Requirement
The required result is each line of the entries below containing the string "through".

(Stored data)
————

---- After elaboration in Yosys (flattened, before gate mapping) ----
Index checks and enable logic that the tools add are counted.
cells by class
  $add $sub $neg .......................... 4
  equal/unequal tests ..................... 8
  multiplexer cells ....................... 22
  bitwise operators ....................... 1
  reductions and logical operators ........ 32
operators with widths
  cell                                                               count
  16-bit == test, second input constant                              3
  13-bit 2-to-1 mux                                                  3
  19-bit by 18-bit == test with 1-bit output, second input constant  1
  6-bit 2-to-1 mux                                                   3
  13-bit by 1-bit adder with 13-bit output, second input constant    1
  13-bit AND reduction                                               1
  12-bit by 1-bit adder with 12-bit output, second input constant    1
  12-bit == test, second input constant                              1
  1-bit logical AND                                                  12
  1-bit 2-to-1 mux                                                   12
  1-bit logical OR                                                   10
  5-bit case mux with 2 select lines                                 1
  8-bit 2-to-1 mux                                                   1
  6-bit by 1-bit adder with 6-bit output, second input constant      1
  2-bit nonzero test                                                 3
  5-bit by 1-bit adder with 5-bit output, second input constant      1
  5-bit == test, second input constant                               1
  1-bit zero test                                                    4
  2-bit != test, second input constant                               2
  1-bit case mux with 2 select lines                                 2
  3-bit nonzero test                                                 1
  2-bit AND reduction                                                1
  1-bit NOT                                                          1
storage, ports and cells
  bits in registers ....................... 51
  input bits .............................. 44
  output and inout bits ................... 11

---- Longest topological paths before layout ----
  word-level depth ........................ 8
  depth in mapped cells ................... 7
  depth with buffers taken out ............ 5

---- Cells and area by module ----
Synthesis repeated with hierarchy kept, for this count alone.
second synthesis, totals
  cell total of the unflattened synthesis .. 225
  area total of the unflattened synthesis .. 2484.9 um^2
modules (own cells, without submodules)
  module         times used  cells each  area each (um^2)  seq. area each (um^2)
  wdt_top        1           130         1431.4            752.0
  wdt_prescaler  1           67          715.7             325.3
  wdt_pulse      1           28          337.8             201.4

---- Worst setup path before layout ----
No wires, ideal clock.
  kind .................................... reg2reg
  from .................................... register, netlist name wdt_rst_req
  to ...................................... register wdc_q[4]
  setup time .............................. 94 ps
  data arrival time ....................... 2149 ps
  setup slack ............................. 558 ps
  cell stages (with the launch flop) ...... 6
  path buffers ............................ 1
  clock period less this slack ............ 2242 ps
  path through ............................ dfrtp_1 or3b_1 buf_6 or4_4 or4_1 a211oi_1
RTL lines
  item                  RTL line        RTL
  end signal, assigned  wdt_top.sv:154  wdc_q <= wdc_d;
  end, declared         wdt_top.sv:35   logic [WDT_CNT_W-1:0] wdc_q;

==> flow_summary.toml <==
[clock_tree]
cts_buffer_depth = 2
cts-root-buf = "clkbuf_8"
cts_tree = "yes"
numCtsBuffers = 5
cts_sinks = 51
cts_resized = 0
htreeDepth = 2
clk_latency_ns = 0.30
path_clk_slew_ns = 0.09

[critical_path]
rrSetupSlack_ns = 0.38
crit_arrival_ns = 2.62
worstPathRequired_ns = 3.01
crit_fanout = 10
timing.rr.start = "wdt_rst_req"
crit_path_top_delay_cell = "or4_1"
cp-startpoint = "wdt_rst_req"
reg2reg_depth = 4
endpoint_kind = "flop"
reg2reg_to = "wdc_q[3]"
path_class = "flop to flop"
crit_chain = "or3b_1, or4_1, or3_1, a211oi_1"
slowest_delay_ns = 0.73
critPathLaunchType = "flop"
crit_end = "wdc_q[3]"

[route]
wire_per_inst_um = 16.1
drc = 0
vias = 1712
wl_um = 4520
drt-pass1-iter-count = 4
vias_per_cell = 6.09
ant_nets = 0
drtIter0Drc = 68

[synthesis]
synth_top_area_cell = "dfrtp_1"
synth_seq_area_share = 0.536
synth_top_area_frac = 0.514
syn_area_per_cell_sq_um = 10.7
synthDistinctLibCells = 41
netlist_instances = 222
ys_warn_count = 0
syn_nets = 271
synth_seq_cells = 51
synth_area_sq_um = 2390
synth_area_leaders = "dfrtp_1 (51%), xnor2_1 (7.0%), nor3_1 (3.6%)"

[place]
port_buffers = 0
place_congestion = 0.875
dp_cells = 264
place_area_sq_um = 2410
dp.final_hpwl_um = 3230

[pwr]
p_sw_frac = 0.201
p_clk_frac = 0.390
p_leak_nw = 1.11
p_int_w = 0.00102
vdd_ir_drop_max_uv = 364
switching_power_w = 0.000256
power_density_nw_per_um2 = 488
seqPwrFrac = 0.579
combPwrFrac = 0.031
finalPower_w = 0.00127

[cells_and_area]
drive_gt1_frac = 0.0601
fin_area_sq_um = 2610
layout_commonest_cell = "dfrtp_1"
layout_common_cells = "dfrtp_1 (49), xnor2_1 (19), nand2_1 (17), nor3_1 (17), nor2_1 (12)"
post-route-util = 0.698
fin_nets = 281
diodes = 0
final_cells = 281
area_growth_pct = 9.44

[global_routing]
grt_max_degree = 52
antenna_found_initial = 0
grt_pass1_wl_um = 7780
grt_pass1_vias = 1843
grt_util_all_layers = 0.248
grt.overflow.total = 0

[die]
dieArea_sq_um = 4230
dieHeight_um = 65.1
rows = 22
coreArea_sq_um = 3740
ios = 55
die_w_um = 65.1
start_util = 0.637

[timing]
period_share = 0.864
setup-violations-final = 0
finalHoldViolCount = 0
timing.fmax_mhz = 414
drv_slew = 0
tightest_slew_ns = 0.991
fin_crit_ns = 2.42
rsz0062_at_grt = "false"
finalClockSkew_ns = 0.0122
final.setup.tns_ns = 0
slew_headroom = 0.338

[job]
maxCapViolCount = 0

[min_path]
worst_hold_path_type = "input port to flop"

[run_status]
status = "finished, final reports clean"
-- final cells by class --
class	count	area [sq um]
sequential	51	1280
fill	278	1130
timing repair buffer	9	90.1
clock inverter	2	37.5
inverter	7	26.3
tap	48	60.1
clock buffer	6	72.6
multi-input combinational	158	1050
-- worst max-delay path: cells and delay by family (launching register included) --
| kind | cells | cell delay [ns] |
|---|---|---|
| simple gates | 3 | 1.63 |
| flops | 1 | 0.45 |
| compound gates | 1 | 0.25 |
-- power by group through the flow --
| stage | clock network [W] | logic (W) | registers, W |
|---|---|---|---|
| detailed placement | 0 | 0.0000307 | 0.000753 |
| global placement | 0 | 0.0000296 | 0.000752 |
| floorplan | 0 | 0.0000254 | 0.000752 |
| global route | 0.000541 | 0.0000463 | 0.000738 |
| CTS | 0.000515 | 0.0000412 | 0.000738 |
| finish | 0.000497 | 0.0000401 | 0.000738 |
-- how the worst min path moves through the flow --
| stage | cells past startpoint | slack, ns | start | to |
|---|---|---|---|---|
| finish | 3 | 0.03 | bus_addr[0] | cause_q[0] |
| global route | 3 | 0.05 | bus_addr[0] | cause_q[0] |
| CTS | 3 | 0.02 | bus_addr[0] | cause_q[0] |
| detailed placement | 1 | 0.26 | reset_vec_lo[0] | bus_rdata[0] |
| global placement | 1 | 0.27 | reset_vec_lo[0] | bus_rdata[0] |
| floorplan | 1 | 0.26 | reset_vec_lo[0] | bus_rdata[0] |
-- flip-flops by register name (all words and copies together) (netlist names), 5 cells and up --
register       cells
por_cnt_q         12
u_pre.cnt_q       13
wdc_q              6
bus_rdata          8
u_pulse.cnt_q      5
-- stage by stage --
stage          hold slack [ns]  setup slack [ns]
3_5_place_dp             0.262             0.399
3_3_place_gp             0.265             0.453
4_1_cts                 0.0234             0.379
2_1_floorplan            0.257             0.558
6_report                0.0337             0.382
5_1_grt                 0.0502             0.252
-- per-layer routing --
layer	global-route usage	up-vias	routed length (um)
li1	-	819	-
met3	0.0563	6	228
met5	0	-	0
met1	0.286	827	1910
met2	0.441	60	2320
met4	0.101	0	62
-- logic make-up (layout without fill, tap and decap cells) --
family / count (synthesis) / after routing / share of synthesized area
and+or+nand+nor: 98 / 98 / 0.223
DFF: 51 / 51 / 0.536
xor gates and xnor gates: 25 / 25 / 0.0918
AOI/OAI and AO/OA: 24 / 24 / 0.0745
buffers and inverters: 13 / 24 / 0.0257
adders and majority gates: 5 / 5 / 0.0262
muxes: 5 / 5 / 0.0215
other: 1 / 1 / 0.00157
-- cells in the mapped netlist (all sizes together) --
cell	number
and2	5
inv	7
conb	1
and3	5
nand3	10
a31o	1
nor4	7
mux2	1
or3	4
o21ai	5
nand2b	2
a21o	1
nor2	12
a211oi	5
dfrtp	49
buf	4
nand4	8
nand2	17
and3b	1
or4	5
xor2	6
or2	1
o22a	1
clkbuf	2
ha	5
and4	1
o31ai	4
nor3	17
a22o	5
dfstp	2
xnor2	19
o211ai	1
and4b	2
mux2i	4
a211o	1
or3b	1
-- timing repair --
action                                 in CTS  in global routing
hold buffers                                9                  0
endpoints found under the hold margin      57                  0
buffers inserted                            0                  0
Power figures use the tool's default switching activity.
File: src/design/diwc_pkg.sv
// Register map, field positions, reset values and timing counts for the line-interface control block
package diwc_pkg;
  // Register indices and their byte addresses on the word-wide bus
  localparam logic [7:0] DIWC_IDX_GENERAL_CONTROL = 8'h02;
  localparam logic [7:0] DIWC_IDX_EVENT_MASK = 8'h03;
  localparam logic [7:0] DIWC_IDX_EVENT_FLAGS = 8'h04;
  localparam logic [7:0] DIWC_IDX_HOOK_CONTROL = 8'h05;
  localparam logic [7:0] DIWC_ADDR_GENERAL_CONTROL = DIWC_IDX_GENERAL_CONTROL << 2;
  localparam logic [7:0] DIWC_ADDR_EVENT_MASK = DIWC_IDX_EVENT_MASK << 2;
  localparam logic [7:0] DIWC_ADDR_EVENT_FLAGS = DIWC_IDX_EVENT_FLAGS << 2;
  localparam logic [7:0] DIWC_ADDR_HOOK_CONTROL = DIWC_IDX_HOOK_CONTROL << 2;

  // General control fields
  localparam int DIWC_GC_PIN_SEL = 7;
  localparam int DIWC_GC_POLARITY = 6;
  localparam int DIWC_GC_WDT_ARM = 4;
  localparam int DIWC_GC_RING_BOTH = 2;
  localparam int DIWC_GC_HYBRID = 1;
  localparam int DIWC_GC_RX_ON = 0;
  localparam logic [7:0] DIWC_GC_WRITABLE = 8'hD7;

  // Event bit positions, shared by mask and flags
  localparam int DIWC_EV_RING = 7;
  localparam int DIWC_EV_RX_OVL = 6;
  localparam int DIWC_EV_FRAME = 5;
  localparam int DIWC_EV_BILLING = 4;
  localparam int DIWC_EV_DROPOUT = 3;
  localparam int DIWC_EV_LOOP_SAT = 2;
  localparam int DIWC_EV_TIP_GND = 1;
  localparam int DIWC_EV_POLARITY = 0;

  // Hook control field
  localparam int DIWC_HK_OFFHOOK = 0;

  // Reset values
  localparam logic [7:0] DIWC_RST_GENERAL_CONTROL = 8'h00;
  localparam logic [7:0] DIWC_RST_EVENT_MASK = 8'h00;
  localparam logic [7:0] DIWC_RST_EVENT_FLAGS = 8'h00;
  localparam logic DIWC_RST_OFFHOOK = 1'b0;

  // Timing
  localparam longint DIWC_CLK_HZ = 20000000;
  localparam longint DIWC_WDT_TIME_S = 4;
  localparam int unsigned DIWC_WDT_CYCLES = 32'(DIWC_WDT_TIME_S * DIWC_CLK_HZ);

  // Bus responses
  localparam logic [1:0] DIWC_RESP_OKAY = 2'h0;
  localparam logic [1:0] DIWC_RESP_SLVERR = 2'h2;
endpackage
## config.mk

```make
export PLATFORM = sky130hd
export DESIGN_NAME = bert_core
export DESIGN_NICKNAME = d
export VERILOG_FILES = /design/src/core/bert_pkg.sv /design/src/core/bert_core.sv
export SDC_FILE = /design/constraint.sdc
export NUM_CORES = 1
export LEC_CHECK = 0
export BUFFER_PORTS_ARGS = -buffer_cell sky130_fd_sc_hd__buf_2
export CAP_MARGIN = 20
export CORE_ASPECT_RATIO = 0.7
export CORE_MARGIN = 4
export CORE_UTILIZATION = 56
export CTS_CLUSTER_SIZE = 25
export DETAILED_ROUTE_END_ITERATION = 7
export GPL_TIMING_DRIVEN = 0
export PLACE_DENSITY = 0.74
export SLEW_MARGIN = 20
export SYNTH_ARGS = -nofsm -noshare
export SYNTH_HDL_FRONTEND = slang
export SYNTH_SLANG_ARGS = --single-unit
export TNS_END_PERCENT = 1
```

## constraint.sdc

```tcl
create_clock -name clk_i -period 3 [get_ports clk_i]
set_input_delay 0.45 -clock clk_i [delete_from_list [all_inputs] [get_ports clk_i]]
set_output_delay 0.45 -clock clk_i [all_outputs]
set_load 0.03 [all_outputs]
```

————

Answer
  path through ............................ dfrtp_1 or3b_1 buf_6 or4_4 or4_1 a211oi_1
-- power by group through the flow --
-- how the worst min path moves through the flow --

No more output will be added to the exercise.